2014 mid-range smartphone by Samsung Electronics

The Samsung Galaxy A5 (2015) or Samsung Galaxy A5 2015 Edition is an Android-based smartphone manufactured, developed and produced by Samsung Electronics. Serving as a premium upper mid-range device, it was introduced on October 30, 2014, alongside the smaller Samsung Galaxy A3 (2015) and larger Samsung Galaxy A7 (2015) introduced later in January 2015. The Samsung Galaxy A5 (2016) is a successor to the Samsung Galaxy A5 (2015) edition, featuring a revised metal and glass build that debuted with the Galaxy S6.

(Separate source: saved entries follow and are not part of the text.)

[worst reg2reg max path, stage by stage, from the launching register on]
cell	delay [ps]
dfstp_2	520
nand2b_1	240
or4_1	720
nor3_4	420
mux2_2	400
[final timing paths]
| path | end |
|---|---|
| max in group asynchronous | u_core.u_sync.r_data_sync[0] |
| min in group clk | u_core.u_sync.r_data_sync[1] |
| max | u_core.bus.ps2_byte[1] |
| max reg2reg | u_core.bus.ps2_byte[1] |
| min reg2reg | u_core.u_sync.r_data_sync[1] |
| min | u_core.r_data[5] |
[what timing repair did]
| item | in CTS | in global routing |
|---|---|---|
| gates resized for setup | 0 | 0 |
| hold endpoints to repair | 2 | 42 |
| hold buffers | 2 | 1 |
[config.mk]
export PLATFORM = sky130hd
export DESIGN_NAME = booth_mul_pipe
export DESIGN_NICKNAME = d
export VERILOG_FILES = /design/src/rtl/booth_mul_pkg.sv /design/src/rtl/booth_pp_gen.sv /design/src/rtl/booth_mul_pipe.sv
export SDC_FILE = /design/constraint.sdc
export NUM_CORES = 2
export LEC_CHECK = 0
export ABC_AREA = 1
export CAP_MARGIN = 20
export CORE_MARGIN = 3
export CORE_UTILIZATION = 50
export CTS_CLUSTER_DIAMETER = 80
export DETAILED_ROUTE_END_ITERATION = 6
export PLACE_DENSITY = 0.75
export SYNTH_ARGS = -nofsm -noshare
export SYNTH_HDL_FRONTEND = slang
export SYNTH_SLANG_ARGS = --single-unit
[constraint.sdc]
create_clock -name CLK -period 21.2 [get_ports CLK]
set_clock_uncertainty 0.2 [all_clocks]
set_input_delay 4.24 -clock CLK [delete_from_list [all_inputs] [get_ports CLK]]
set_output_delay 4.24 -clock CLK [all_outputs]
set_load 0.02 [all_outputs]
## src/rtl/counter_step_controller.sv

```systemverilog
// rtl/counter_step_controller.sv - step sequencer for a 6-bit up/down counter.
// Turns up/down request edges and an auto-run timer into setup/pulse/release step transactions.
module counter_step_controller #(
  parameter int PERIOD = 16,
  parameter int TW     = 8
) (
  input  logic clk,
  input  logic reset,
  input  logic up_req,
  input  logic down_req,
  input  logic auto_en,
  input  logic clear,
  input  logic cnt_finish,
  output logic cnt_enable,
  output logic cnt_forward,
  output logic cnt_increment,
  output logic busy,
  output logic done
);

  typedef enum logic [1:0] {IDLE, SETUP, PULSE, RELEASE} state_t;

  state_t        state_q, state_d;
  logic          up_hist_q, down_hist_q;
  logic          up_pend_q, up_pend_d;
  logic          down_pend_q, down_pend_d;
  logic          auto_pend_q, auto_pend_d;
  logic [TW-1:0] timer_q, timer_d;
  logic          cnt_enable_q;
  logic          cnt_forward_q, cnt_forward_d;
  logic          cnt_increment_q, cnt_increment_d;
  logic          busy_q, busy_d;
  logic          done_q, done_d;

  logic up_edge, down_edge, auto_run, expire, idle;
  logic cancel, grant_up, grant_down, grant_auto;

  always_comb begin
    up_edge    = up_req & ~up_hist_q;
    down_edge  = down_req & ~down_hist_q;
    auto_run   = auto_en & ~done_q;
    expire     = auto_run && (timer_q == TW'(PERIOD - 1));
    idle       = (state_q == IDLE);
    // Simultaneous up and down requests cancel out and block auto for that cycle.
    cancel     = idle & up_pend_q & down_pend_q;
    grant_up   = idle & up_pend_q & ~down_pend_q;
    grant_down = idle & down_pend_q & ~up_pend_q;
    grant_auto = idle & auto_pend_q & ~up_pend_q & ~down_pend_q;

    up_pend_d   = up_pend_q ? ~(grant_up | cancel) : up_edge;
    down_pend_d = down_pend_q ? ~(grant_down | cancel) : down_edge;
    auto_pend_d = auto_run & (auto_pend_q ? ~grant_auto : expire);
    timer_d     = (!auto_run || expire) ? '0 : timer_q + TW'(1);
    done_d      = cnt_finish | (done_q & ~clear);

    state_d         = state_q;
    cnt_forward_d   = cnt_forward_q;
    cnt_increment_d = 1'b0;
    busy_d          = 1'b0;
    case (state_q)
      IDLE: begin
        if (grant_up || grant_down || grant_auto) begin
          state_d       = SETUP;
          cnt_forward_d = ~grant_down;
          busy_d        = 1'b1;
        end
      end
      SETUP: begin
        state_d         = PULSE;
        cnt_increment_d = 1'b1;
        busy_d          = 1'b1;
      end
      PULSE: begin
        state_d = RELEASE;
        busy_d  = 1'b1;
      end
      default: state_d = IDLE;
    endcase
  end

  always_ff @(posedge clk) begin
    if (reset) begin
      state_q         <= IDLE;
      up_hist_q       <= up_req;
      down_hist_q     <= down_req;
      up_pend_q       <= 1'b0;
      down_pend_q     <= 1'b0;
      auto_pend_q     <= 1'b0;
      timer_q         <= '0;
      cnt_enable_q    <= 1'b0;
      cnt_forward_q   <= 1'b0;
      cnt_increment_q <= 1'b0;
      busy_q          <= 1'b0;
      done_q          <= 1'b0;
    end else begin
      state_q         <= state_d;
      up_hist_q       <= up_req;
      down_hist_q     <= down_req;
      up_pend_q       <= up_pend_d;
      down_pend_q     <= down_pend_d;
      auto_pend_q     <= auto_pend_d;
      timer_q         <= timer_d;
      cnt_enable_q    <= 1'b1;
      cnt_forward_q   <= cnt_forward_d;
      cnt_increment_q <= cnt_increment_d;
      busy_q          <= busy_d;
      done_q          <= done_d;
    end
  end

  assign cnt_enable    = cnt_enable_q;
  assign cnt_forward   = cnt_forward_q;
  assign cnt_increment = cnt_increment_q;
  assign busy          = busy_q;
  assign done          = done_q;

endmodule
```

## config.mk

```make
export PLATFORM = sky130hd
export DESIGN_NAME = counter_step_controller
export DESIGN_NICKNAME = d
export VERILOG_FILES = /design/src/rtl/counter_step_controller.sv
export SDC_FILE = /design/constraint.sdc
export NUM_CORES = 1
export LEC_CHECK = 0
export BUFFER_PORTS_ARGS = -buffer_cell sky130_fd_sc_hd__buf_2
export CAP_MARGIN = 10
export CORE_MARGIN = 3
export CORE_UTILIZATION = 58
export CTS_CLUSTER_DIAMETER = 80
export CTS_CLUSTER_SIZE = 28
export DETAILED_ROUTE_END_ITERATION = 10
export PLACE_DENSITY_LB_ADDON = 0.25
export SLEW_MARGIN = 20
export SYNTH_ARGS = -nofsm -noshare
export SYNTH_HDL_FRONTEND = slang
export SYNTH_SLANG_ARGS = --single-unit
```

## constraint.sdc

```tcl
create_clock -name clk -period 3.53 [get_ports clk]
set_clock_uncertainty 0.1 [all_clocks]
set_input_delay 0.706 -clock clk [delete_from_list [all_inputs] [get_ports clk]]
set_output_delay 0.706 -clock clk [all_outputs]
set_load 0.005 [all_outputs]
```

# --- After elaboration in Yosys (flattened, before gate mapping) ---
# Cells that the tools add are included.
word_totals:
  regBits: 20
  in_bits: 7
  output_inout_bits: 5
  elab_cells: 61
classes:
  addsub: 1
  eq_ne: 4
  n_mux: 9
  n_bitwise: 26
  n_reduce_logical: 9
op_table:
  columns: ["op", "n"]
  rows:
  - ["$and 1x1->1", 13]
  - ["$not 1->1", 10]
  - ["$add 8x1->8 const B", 1]
  - ["$eq 8x4->1 const B", 1]
  - ["$mux 1", 6]
  - ["$pmux 2 s3", 1]
  - ["$reduce_or 2->1", 2]
  - ["$logic_or 1x1->1", 3]
  - ["$or 1x1->1", 3]
  - ["$eq 2x1->1 const B", 1]
  - ["$eq 2x2->1 const B", 1]
  - ["$logic_not 2->1", 1]
  - ["$mux 2", 1]
  - ["$ne 2x1->1 const B", 1]
  - ["$pmux 1 s2", 1]
  - ["$reduce_and 2->1", 1]
  - ["$logic_and 1x1->1", 1]
  - ["$logic_not 1->1", 1]

# --- Logic depth before layout (Yosys ltp) ---
# Gate-level depths: netlist (run 1).
depth:
  depth_word: 7
  depth_mapped: 5
  depth_no_buf: 5

# --- Least setup slack after synthesis (run 1) ---
# OpenSTA, ideal clock, no wires.
synth_timing:
  path_type: "input to register"
  start: "input port reset"
  end: "register timer_q[5]"
  setup_time_ns: 0.066
  arrival_ns: 1.452
  t_required_ns: 3.364
  slack_ns: 1.912
  stages: 3
  n_path_buf: 0
  path_cell_list: "or3b_4 a41o_4 a21oi_2"
synth_between:
  elab_chain_len: 1
synth_rtl:
  columns: ["element", "line", "text"]
  rows:
  - ["from (decl)", "8", "input logic reset,"]
  - ["$reduce_or 2->1 (no line)", null, null]
  - ["to (signal assigned)", "102", "timer_q <= timer_d;"]
  - ["to (decl)", "28", "logic [TW-1:0] timer_q, timer_d;"]
# No other way between the ends.
# A chain may end at the register's enable or synchronous reset.

# --- Worst setup path in the final report (run 1) ---
layout_timing:
  start: "register state_q[1]"
  end: "register state_q[0]"
layout_between:
  elab_chain_len: 6
  elab_cells_between_ends: 14
  cone_classes: "3 x eq/ne; 1 x mux; 7 x bitwise; 3 x reduce/logical"
layout_rtl:
  columns: ["element", "line", "text"]
  rows:
  - ["from (decl)", "23", "state_t state_q, state_d;"]
  - ["from (signal assigned)", "96", "state_q <= state_d;"]
  - ["$logic_not 2->1", "43, 60", null]
  - ["$and 1x1->1 (on tied branches) (2 in series)", "48, 46, 47", null]
  - ["$and 1x1->1 / $logic_or 1x1->1 (equally long branches)", "48, 62", null]
  - ["$logic_or 1x1->1", "62", "if (grant_up || grant_down || grant_auto) begin"]
  - ["$ne 2x1->1 (no line)", null, null]
# Parallel ways exist; a longest one is shown, timed or not.

==> results of run 1 <==
[worst reg2reg max path, stage by stage (launching register included)]
cell	delay [ns]
dfxtp_1	0.41
inv_1	0.10
ha_1	0.23
a211o_1	0.32
a211o_1	0.27
a31oi_1	0.13
[where the power goes]
group	total [W]	leakage [nW]	switching (W)	internal, W
clock	0.000186	0.0279	0.0000714	0.000115
combinational	0.0000577	0.205	0.0000318	0.0000259
sequential	0.000245	0.164	0.00000789	0.000237
[layout by cell type (no fill, tap or decap), types with 2 or more instances in the layout]
cell / count
ha_1: 6
o21ai_0: 3
a211o_1: 2
or3_1: 4
nor2_2: 3
nand3_1: 3
nor2_1: 6
a31oi_1: 2
dfxtp_1: 20
a21oi_1: 7
clkbuf_4: 3
a21oi_2: 3
buf_2: 11
nor3b_1: 2
inv_1: 6
nand2_1: 6
[metal layers]
| layer | up-vias | global-route usage |
|---|---|---|
| li1 | 346 | - |
| met1 | 303 | 0.2556 |
| met2 | 22 | 0.2751 |
| met3 | 5 | 0.04878 |
| met4 | 0 | 0.09036 |
| met5 | - | 0 |
[cells by family (layout without fill, tap and decap cells)]
| logic type | count (synthesis) | after routing | synth area share |
|---|---|---|---|
| flops | 20 | 20 | 0.4624 |
| compound gates | 21 | 21 | 0.1806 |
| simple gates | 31 | 31 | 0.2066 |
| xor+xnor | 2 | 2 | 0.02023 |
| fa+ha+maj | 6 | 6 | 0.08670 |
| buf+inv | 7 | 21 | 0.03178 |
| mux | 1 | 1 | 0.01156 |
[final cells by class]
type,count,area share
clock buffer,3,0.02281
clock inverter,1,0.03042
timing repair buffer,11,0.05577
inverter,6,0.02281
sequential,20,0.4056
tap,15,0.01901
multi-input combinational,61,0.4436
[state kept, by name, indices dropped and copies added (netlist names)]
| signal | count |
|---|---|
| cnt_increment | 1 |
| down_hist_q | 1 |
| timer_q | 8 |
| cnt_enable | 1 |
| cnt_forward | 1 |
| up_pend_q | 1 |
| up_hist_q | 1 |
| auto_pend_q | 1 |
| state_q | 2 |
| down_pend_q | 1 |
| busy | 1 |
| done | 1 |
[per-stage QoR]
step	util	total power, W	worst slack, ns
CTS	0.7312	0.0004906	1.912
floorplan	-	0.0002882	1.912
detailed placement	0.6923	0.0003074	1.688
global placement	0.6923	0.0003042	1.720
global route	0.7312	0.0005105	1.801
finish	0.7312	0.0004887	1.916
[worst max-delay path by stage]
stage,start,endpoint,slack [ns],cells past startpoint
floorplan,reset,timer_q[5]$_SDFF_PP0_,1.91,3
finish,state_q[1]$_SDFFE_PP0P_,state_q[0]$_SDFFE_PP0P_,1.92,5
detailed placement,reset,timer_q[6]$_SDFF_PP0_,1.69,4
global placement,reset,timer_q[5]$_SDFF_PP0_,1.72,4
global route,state_q[1]$_SDFFE_PP0P_,state_q[0]$_SDFFE_PP0P_,1.80,5
CTS,cnt_forward$_SDFFE_PP0P_,cnt_forward,1.91,1
==> metrics.txt, run 1 <==
Slew Viols, Final=0; Num CTS Buffers=3; Slew @ Worst Pin=0.3902 ns; RD Place Congestion=0.7495; # diodes=0; RSZ-0062 raised after global routing=false; Syn. warnings=0; H-tree Lvls=1; cts hold-fix bufs=0; WS Path Type=reg2reg; Fin. Hold Viols=0; area of the multi-input gates=437.9 um2; most used flip-flop cell after synthesis=dfxtp_1; CP cell instances=inv_1 > ha_1 > a211o_1 > a211o_1 > a31oi_1; post-synthesis cell type count=29; total track usage=0.1883; most frequent cell on the critical path=a211o_1; CTS tree=done; fin nets=116; ys async rst share=0; top cells by count, synth=20 x dfxtp_1, 7 x a21oi_1; type of the most critical hold path=reg2reg; flops & latches, synth=20; crit path time final=1.614 ns; PortBufs=11; Pwr Density=495.0 nW/um2; final cell count without fillers=117; Cells on Worst Hold Path=1; drt total wl=1552 um; top sig layer=met4; Sink Count=20; Resized Gates After CTS=0; Worst setup EP type=register; path depth of the worst reg2reg path=5; I/O pins=12; drt first-iter violations=14; first-pass GRT wire length=2725 um; top cell type's share of synthesized area=0.4624; worst endpoint required time=3.67 ns; post-synthesis area per instance=9.839 um2; vias in the first global route=625; Placement Cell Area=934.6 um2; antenna violations before repair=0; Clock Latency Late Sink=0.30 ns; Hold WS=0.3796 ns; Yosys top cell by area=dfxtp_1; Fill cells=91; Routed Antenna Nets=0; setup TNS=0 ns; Max stage delay on crit path=0.41 ns; die width=44.64 um; Via density=5.778; Crit Path Max Fanout=4; DIE AREA=1992 um2; Slew Limit Headroom=0.7377; # DRC=0; crit path DAT=1.75 ns; Syn Nets=101; placed cell count=113; sequential-to-total area share from yosys stat=0.4624; CTS clk-pin slew, worst paths=0.11 ns; Cells after Synth=88; ranking of synthesized cells by area=dfxtp_1 46%, ha_1 8.7%, a21oi_1 4.0%; leakage dissipation=0.3964 nW; Post-Syn Area=865.8 um2; final period utilization=0.4571; clk buf depth=2; core footprint=1350 um2; Buffers & Inverters on Critical Path=1; die outline height=44.64 um; Root Driver=clkbuf_4; Fmax=619.7 MHz; Metal-1 WL=750 um; drt pass-1 iters=4; P&R area growth vs syn=14.02%; post-route cell area=987.2 um2; Final Setup Violations=0; met3 WL=77 um; number of flops mapped to enable cells by yosys=0; share of layout cells above drive strength 1=0.2549; VDD IR max=0.2382 mV; max cap viols=0; delay-heaviest family, CP=compound AO/OA/AOI/OAI gates; Hold Path Origin=timer_q[0]$_SDFF_PP0_; final HPWL from detailed placement=1171 um; DR vias=676; CP max stage cell=dfxtp_1; setup bufs post-CTS=0; initial core utilization=0.6413; largest net degree at the start of global routing=13; global route total overflow=0; mean routed wirelength per cell=13.26 um; most common cell in the netlist=dfxtp_1; row cnt=13; met2 wire length=689 um; status=finished clean; FF+latch area=400.4 um2; Endpoint, Worst Hold=timer_q[0]$_SDFF_PP0_; worst reg2reg endpoint=state_q[0]$_SDFFE_PP0P_; R2R Path Start=state_q[1]$_SDFFE_PP0P_; R2R Setup Slk=1.92 ns; startpoint class of the critical path=register
(Power assumes the default switching activity.)
==> run 2: changes to the inputs <==
--- a/config.mk
+++ b/config.mk
@@ -5,10 +5,11 @@
 export SDC_FILE = /design/constraint.sdc
 export NUM_CORES = 1
 export LEC_CHECK = 0
+export ABC_AREA = 1
 export BUFFER_PORTS_ARGS = -buffer_cell sky130_fd_sc_hd__buf_2
 export CAP_MARGIN = 10
 export CORE_MARGIN = 3
-export CORE_UTILIZATION = 58
+export CORE_UTILIZATION = 49
 export CTS_CLUSTER_DIAMETER = 80
 export CTS_CLUSTER_SIZE = 28
 export DETAILED_ROUTE_END_ITERATION = 10
==> constraint.sdc (replaced) <==
create_clock -name clk -period 1.4 [get_ports clk]
set_clock_uncertainty 0.1 [all_clocks]
set_input_delay 0.28 -clock clk [delete_from_list [all_inputs] [get_ports clk]]
set_output_delay 0.28 -clock clk [all_outputs]
set_load 0.005 [all_outputs]
==> metrics.txt, run 2 <==
Largest register FFs=8; Fin. Hold Viols=0; first-pass GRT wire length=2766 um; top cells by count, synth=24 x nor2_1, 22 x inv_1, 22 x nand2_1, 20 x dfxtp_1, 7 x nand3_1; Syn. warnings=0; startpoint class of the critical path=register; DR vias=762; multiplexer share of the synthesized area=0; Yosys top cell by area=dfxtp_1; CTS tree=done; crit path DAT=1.43 ns; total track usage=0.1483; path depth of the worst reg2reg path=8; Final Setup Violations=0; # DRC=0; drt first-iter violations=16; xor and xnor area share after synthesis=0.01928; Root Driver=clkbuf_4; mean routed wirelength per cell=10.00 um; Cells after Synth=122; DIE AREA=2406 um2; Post-Synth Adder-Cell Area=0.08264; path length in cells of the critical path=8; PortBufs=11; global route total overflow=0; core footprint=1629 um2; leakage dissipation=0.5583 nW; Cells on Worst Hold Path=2; Regs by FF count=timer_q x8, state_q x2; Final Total Pwr=0.001596 W; CP cell instances=inv_2 > ha_4 > nand2_1 > nor2_1 > nor2_1 > nand4_1 > nand2_1 > nor2_1; Util after Layout=0.6743; Max stage delay on crit path=0.37 ns; Post-Syn Area=908.4 um2; ys async rst share=0; Crit Path Max Fanout=5; Post-Synth Simple-Gate Area=0.3003; I/O pins=12; Slew Limit Headroom=0.8343; flops & latches, synth=20; VDD IR max=0.7414 mV; antenna violations before repair=0; Slew Viols, Final=0; commonest cells after routing, fill and taps aside=23 x nor2_1, 22 x nand2_1, 20 x inv_1, 17 x dfxtp_1, 11 x buf_2; Hold WS=0.09134 ns; initial core utilization=0.5576; worst endpoint required time=1.51 ns; # diodes=0; drt pass-1 iters=4; final period utilization=0.9455; ranking of synthesized cells by area=dfxtp_1 44%, nor2_1 9.9%, inv_1 9.1%; CP max stage cell=dfxtp_2; commonest non-fill, non-tap cell in the layout=nor2_1; H-tree Lvls=1; max cap viols=0; Routed Antenna Nets=0; clk buf depth=2; most frequent cell on the critical path=nor2_1; post-synthesis cell type count=18; most common cell in the netlist=nor2_1; largest net degree at the start of global routing=12; row cnt=14; Num CTS Buffers=3; delay-heaviest family, CP=simple AND/OR/NAND/NOR gates; Pwr Density=1453 nW/um2; die width=49.06 um; crit path time final=1.324 ns; final HPWL from detailed placement=1193 um; share of layout cells above drive strength 1=0.2465; number of flops mapped to enable cells by yosys=0; Fill cells=142; Sink Count=20; Via density=4.590; area of the multi-input gates=431.7 um2; main combinational cell family by area after synthesis=simple AND/OR/NAND/NOR gates; setup TNS=0 ns; Placement Cell Area=1003 um2; WS Path Type=reg2reg; post-synthesis area per instance=7.446 um2; compound-gate portion of the synthesized area=0.05096; post-route cell area=1099 um2; CTS clk-pin slew, worst paths=0.11 ns; P&R area growth vs syn=20.94%; FF+latch area=404.1 um2; most flop-heavy register=timer_q; Slew @ Worst Pin=0.2477 ns; top cell type's share of synthesized area=0.4408; vias in the first global route=690; sequential-to-total area share from yosys stat=0.4408; most used flip-flop cell after synthesis=dfxtp_1; Syn Nets=135; Buffers & Inverters on Critical Path=1; Fmax=755.4 MHz; die outline height=49.06 um; RD Place Congestion=0.8193; fin nets=156; drt total wl=1660 um; Clock Latency Late Sink=0.30 ns; Worst setup EP type=register; status=finished clean; type of the most critical hold path=in2reg
-- run 2: cell types whose count changed after synthesis, sizes merged, moves of 2 or more --
cell / delta
nor2: +15
o21ai: -2
nand2: +18
nand3: +4
nand4: +3
inv: +17
nor3b: -2
or3: -4
a211o: -2
a31oi: -2
a21oi: -4
-- run 2: area by class of cell --
class                      instances  area share
clock buffer                       4     0.03303
timing repair buffer              17     0.09567
multi-input combinational         77      0.3929
tap                               24     0.02733
inverter                          24     0.08314
sequential                        20      0.3679
-- run 2: cell families (layout without fill, tap and decap cells) --
group,count (synthesis),after routing
AND/OR/NAND/NOR,62,62
buffers and inverters,25,45
flip-flops,20,20
AO/OA/AOI/OAI,7,7
adder cells (fa/ha/maj),6,6
XOR/XNOR,2,2
-- run 2: power breakdown --
part / switching (W) / total [W] / internal [W]
combinational: 0.000312 / 0.000571 / 0.000259
sequential: 0.0000445 / 0.000692 / 0.000647
clock: 0.000175 / 0.000334 / 0.000159
total: 0.000531 / 0.00160 / 0.00106
-- run 2: worst paths after layout --
path | startpoint | to | slack, ns
hold / removal | reset | cnt_increment$_SDFF_PP0_ | 0.09
hold reg to reg | timer_q[0]$_SDFF_PP0_ | timer_q[0]$_SDFF_PP0_ | 0.33
setup reg to reg | state_q[1]$_SDFFE_PP0P_ | state_q[1]$_SDFFE_PP0P_ | 0.08
setup / recovery | state_q[1]$_SDFFE_PP0P_ | state_q[1]$_SDFFE_PP0P_ | 0.08
-- run 2: per-layer routing --
| metal | vias to the layer above | share of wire | wire (um) | GRT usage |
|---|---|---|---|---|
| met2 | 14 | 0.44 | 735 | 0.2330 |
| li1 | 409 | - | - | - |
| met4 | 0 | 0.0078 | 13 | 0.04265 |
| met3 | 2 | 0.048 | 79 | 0.06422 |
| met5 | - | 0 | 0 | 0 |
| met1 | 337 | 0.50 | 832 | 0.1828 |
-- run 2: per-stage QoR --
stage               setup slack [ns]  cells
global route                -0.01980    166
finish                       0.07628    166
floorplan                    0.03650    122
global placement             0.04849    158
detailed placement          -0.04002    158
CTS                         0.006200    164
-- run 2: what timing repair did --
item,in CTS,in global routing
pin swaps,1,3
hold buffers,2,0
resized for setup,3,6
setup buffers,0,2
hold endpoints to repair,2,0
endpoints found under the setup margin,2,5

Samsung Galaxy A5 runs on Android 6.0.1 Marshmallow.
==Hardware==
Samsung Galaxy A5's system-on chip is Qualcomm Snapdragon 410, which is a 64-bit 1.2 GHz ARM Cortex-A53 processor. The graphic processor of the phone is Adreno 306. The smartphone has 2 GB RAM and 16 GB internal storage, with support for removable MicroSD cards of up to 64 GB. The device's MicroSD card slot has been designed to allow insertion of a SIM card, and thus the A5 can also be used in Dual SIM mode.
==Design==
The Samsung Galaxy A5 shifts away from the plastic design of previous phones, featuring an aluminium unibody with chamfered metal edges. While its design is almost similar to the earlier Samsung Galaxy Alpha and Samsung Galaxy Note 4, the A5 has a larger 5-inch Super AMOLED HD display compared to the 4.7-inch display of Galaxy Alpha, as well as being slimmer at 6.7 mm, becoming the thinnest Samsung smartphone at the time of release. The A5s display features screen protection, utilizing the newer Gorilla Glass 4. The phone carries over the 13-megapixel rear camera sensor from the successful Galaxy S4, with software tweaks for sharper detail and better low-light capability. The front of the device features a new 5-megapixel camera for better detail capture, with the phone marketed towards a 'selfie' oriented younger audience.
==Software==
The device runs on Google's 4.4.4 "KitKat" Android operating system out of the box, featuring the improved TouchWiz Nature UX 3.5 as well as introducing a theme suite, later made standard on newer devices. The Note 4, Note Edge, and the Galaxy A series were the only devices to ship with this interface on Android 4.4.4. The Galaxy A5 would later receive Android 5.0.2 "Lollipop" in May 2015. Android 6.0.1 Marshmallow for the Galaxy A series was announced in July 2016 and the devices are currently receiving the newer operating system. The OTA update also brings a slightly updated TouchWiz UI that remains largely similar to the nature UX 3.5 and 4.0 user interfaces from the Note 4 and Galaxy S5, but features newer 'squircle' icons introduced in the Note 5. This is considered to be the last major Android update for the phone, following Google and Samsung's 2-year software support policy.